= TASK =
Start at the line with "logic [1:0] rst_sync_q;" in the records below, stop at the line with "dev_push, ctl_push, pop;", and return every line in that span exactly, the two end lines included.

= THE RECORDS =
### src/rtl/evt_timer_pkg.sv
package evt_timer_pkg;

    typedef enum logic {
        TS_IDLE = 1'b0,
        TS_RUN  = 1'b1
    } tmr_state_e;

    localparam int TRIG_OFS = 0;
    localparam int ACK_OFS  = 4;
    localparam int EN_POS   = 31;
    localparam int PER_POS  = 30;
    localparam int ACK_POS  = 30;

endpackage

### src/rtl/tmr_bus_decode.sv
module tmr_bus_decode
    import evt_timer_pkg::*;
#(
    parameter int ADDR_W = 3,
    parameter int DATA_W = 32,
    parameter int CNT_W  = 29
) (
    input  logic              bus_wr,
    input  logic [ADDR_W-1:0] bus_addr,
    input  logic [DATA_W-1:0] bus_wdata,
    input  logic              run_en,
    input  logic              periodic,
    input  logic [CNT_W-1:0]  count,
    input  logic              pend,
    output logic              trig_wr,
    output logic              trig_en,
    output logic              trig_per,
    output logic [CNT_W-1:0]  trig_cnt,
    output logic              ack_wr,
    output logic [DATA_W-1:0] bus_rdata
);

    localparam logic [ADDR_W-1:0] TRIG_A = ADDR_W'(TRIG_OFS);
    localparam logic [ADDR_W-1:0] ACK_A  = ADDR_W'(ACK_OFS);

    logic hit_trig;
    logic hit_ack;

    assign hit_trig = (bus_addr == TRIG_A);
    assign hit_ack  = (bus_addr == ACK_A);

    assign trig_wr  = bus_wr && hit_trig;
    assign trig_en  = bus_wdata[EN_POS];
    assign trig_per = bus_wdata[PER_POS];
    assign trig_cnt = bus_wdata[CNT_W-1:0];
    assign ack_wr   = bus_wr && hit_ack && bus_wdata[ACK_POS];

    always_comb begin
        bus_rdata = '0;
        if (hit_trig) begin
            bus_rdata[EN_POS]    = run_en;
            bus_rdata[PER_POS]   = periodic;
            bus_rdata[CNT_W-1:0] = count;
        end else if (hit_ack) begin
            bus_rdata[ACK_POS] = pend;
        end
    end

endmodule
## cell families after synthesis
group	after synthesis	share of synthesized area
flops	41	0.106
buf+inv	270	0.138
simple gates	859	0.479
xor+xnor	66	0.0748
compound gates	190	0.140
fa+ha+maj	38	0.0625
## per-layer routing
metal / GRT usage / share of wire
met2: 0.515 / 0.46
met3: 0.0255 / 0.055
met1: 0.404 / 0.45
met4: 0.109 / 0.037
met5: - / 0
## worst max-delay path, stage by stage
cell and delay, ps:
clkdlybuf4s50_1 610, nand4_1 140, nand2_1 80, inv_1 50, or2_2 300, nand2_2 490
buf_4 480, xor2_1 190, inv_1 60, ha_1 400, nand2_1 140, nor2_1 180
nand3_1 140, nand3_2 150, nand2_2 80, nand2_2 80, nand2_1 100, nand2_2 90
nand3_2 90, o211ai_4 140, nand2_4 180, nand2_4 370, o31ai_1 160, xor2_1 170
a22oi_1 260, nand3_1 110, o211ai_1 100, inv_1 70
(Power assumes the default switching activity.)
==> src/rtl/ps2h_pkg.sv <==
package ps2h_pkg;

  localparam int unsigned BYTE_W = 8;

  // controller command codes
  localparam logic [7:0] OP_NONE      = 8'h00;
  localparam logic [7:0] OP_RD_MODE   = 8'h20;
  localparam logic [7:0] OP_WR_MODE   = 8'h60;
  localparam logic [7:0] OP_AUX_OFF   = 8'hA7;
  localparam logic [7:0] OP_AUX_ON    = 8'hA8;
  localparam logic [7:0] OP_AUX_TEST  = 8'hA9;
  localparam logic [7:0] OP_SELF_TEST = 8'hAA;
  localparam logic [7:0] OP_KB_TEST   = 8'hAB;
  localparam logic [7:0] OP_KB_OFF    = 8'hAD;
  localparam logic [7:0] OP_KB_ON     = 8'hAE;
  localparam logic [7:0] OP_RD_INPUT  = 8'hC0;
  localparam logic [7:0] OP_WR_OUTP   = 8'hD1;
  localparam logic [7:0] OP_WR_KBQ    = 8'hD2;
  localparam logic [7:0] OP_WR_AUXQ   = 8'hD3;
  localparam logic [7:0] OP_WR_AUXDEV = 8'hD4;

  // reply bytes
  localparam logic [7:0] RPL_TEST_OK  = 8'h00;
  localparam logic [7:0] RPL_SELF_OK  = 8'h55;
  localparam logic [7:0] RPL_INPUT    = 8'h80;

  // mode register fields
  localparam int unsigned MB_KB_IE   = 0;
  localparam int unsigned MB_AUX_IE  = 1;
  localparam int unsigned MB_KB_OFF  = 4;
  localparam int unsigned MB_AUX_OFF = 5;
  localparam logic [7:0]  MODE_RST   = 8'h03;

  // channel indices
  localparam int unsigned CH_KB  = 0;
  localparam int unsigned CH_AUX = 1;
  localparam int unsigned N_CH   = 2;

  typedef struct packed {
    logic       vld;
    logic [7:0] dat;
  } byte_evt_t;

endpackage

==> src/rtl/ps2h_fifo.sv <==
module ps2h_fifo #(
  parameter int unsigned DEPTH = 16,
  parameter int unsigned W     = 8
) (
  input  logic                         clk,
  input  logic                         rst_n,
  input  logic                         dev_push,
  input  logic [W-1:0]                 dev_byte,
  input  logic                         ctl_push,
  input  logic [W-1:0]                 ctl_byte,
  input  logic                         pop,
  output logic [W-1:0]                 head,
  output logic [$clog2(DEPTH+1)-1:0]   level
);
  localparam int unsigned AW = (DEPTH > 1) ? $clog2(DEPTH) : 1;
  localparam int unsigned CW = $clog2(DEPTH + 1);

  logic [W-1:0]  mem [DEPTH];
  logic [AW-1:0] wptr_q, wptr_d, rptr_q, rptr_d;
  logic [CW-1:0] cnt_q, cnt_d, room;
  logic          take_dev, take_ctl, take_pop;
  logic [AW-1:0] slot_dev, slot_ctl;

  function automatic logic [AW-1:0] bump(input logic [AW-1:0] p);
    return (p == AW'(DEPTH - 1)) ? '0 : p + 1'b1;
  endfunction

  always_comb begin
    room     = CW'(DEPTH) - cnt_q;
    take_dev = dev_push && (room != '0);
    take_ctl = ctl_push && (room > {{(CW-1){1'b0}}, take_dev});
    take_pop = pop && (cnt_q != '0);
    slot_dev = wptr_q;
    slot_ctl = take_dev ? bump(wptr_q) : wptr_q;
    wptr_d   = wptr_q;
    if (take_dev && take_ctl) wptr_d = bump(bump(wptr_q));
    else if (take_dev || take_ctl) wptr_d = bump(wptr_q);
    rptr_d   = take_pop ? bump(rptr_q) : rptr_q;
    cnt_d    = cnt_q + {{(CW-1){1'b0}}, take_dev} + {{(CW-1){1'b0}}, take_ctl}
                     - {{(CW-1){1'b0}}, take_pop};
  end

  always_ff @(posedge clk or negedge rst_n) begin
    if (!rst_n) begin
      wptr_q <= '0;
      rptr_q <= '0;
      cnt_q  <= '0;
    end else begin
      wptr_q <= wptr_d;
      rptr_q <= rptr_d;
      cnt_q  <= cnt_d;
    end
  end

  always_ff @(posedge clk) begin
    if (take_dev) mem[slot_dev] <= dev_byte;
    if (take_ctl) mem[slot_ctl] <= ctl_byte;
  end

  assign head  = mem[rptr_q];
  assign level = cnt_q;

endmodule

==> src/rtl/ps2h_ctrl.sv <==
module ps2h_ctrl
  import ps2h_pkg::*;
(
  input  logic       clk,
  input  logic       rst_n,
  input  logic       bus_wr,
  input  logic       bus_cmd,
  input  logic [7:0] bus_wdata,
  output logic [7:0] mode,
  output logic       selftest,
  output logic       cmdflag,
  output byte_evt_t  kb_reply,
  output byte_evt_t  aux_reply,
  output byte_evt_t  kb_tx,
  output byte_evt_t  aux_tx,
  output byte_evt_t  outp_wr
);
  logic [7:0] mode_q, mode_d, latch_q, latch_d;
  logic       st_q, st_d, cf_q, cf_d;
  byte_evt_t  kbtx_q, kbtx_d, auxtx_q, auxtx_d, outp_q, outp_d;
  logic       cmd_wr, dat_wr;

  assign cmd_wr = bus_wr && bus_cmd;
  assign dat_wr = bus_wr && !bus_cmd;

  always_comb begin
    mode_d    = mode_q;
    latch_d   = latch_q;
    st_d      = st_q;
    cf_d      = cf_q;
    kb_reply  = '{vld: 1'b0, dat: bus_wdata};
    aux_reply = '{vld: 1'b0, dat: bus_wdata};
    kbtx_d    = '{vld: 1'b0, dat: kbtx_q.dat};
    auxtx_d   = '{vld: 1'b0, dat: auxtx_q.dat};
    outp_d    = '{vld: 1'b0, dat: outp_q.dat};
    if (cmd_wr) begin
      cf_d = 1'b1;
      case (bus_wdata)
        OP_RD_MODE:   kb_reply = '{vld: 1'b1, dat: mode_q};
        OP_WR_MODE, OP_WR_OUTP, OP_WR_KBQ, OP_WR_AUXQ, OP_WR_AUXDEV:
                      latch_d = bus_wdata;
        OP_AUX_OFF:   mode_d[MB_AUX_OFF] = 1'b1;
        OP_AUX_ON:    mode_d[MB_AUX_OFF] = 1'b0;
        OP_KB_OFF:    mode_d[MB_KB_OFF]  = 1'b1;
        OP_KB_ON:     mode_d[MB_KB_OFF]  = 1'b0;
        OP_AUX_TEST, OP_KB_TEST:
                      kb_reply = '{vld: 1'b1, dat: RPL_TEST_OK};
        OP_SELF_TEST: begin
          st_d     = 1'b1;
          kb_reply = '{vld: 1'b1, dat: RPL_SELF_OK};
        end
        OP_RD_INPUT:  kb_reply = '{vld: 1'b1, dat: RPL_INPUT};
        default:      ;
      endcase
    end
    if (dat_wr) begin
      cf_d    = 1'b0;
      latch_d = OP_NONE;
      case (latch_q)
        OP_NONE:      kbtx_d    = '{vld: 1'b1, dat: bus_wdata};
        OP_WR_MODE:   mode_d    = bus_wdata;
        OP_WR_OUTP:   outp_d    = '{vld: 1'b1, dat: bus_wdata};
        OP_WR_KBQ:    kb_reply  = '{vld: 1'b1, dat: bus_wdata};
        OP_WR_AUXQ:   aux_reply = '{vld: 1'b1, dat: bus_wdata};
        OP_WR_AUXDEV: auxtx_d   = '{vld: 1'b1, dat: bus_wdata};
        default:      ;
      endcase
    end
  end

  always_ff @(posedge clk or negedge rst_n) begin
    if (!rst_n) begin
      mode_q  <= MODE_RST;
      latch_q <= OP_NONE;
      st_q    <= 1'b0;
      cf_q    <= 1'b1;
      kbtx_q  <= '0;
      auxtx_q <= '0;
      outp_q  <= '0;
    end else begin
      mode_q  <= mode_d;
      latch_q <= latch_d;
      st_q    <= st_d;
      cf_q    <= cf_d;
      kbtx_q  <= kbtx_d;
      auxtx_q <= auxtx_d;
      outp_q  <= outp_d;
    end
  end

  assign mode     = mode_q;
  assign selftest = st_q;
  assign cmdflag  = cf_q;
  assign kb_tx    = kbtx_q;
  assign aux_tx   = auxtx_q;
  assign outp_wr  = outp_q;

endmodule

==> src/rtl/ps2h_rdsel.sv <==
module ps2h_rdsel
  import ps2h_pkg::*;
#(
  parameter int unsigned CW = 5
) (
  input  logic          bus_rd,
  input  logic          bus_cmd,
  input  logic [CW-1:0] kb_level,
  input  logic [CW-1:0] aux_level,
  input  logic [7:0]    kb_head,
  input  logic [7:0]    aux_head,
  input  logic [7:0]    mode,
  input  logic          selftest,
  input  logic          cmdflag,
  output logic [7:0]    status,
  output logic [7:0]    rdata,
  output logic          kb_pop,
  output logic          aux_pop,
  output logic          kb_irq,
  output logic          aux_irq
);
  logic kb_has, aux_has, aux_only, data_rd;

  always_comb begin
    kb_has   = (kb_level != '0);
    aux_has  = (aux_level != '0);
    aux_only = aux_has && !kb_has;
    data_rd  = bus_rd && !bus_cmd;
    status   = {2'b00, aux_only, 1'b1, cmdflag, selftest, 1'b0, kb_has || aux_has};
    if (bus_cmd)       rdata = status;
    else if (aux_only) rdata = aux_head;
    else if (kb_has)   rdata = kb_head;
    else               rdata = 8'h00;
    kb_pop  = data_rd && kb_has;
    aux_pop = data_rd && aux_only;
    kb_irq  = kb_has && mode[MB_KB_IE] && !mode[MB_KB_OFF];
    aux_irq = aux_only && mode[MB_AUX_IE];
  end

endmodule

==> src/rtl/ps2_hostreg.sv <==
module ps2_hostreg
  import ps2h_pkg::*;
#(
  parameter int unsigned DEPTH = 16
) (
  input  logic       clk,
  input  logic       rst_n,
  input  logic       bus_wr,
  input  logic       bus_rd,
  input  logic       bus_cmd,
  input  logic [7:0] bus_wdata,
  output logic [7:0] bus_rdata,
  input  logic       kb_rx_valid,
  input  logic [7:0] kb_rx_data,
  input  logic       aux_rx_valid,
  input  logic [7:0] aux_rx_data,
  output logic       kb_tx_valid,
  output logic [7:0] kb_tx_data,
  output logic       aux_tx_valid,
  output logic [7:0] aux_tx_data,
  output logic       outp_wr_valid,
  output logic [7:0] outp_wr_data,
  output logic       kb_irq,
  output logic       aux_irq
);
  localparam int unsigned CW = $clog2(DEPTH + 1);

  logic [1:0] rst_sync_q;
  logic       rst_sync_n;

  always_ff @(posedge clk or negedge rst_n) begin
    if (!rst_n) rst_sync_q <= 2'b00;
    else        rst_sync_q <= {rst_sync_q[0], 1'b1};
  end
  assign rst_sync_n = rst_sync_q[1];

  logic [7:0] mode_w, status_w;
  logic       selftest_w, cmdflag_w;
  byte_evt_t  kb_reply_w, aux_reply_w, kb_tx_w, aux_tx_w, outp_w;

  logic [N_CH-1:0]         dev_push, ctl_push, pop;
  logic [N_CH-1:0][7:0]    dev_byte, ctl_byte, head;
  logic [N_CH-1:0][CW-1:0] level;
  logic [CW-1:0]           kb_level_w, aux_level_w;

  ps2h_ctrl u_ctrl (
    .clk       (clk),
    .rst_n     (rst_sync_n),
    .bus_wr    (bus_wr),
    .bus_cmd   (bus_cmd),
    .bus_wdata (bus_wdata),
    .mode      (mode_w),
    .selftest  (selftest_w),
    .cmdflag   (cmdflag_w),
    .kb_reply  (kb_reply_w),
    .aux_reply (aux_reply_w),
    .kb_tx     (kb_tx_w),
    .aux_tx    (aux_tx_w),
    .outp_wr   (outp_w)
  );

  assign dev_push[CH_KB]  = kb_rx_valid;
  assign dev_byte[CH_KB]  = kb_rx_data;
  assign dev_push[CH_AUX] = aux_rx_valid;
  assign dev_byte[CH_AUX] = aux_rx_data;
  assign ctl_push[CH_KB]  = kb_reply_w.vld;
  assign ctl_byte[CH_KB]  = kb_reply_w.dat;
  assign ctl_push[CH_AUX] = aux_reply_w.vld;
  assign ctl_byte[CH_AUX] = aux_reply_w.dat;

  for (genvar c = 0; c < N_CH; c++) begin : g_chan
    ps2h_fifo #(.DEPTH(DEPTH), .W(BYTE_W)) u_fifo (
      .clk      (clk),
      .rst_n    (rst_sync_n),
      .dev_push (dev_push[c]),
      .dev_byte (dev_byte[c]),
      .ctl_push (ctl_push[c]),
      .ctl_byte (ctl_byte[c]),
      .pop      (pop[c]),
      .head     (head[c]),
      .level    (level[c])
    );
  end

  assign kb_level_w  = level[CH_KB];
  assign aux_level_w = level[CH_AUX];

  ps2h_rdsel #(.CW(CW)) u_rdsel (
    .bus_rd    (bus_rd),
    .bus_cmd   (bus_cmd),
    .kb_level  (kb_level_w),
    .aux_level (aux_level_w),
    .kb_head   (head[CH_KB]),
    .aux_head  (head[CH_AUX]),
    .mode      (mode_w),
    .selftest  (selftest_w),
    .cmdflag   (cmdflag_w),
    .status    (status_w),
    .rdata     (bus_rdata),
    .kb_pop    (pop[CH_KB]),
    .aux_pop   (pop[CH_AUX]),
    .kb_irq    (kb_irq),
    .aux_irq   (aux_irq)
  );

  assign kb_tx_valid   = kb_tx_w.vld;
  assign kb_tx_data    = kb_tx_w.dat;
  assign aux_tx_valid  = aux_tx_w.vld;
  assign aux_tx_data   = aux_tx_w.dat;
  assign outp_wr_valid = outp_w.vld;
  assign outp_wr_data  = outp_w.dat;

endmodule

= EXPECTED ANSWER =
  logic [1:0] rst_sync_q;
  logic       rst_sync_n;

  always_ff @(posedge clk or negedge rst_n) begin
    if (!rst_n) rst_sync_q <= 2'b00;
    else        rst_sync_q <= {rst_sync_q[0], 1'b1};
  end
  assign rst_sync_n = rst_sync_q[1];

  logic [7:0] mode_w, status_w;
  logic       selftest_w, cmdflag_w;
  byte_evt_t  kb_reply_w, aux_reply_w, kb_tx_w, aux_tx_w, outp_w;

  logic [N_CH-1:0]         dev_push, ctl_push, pop;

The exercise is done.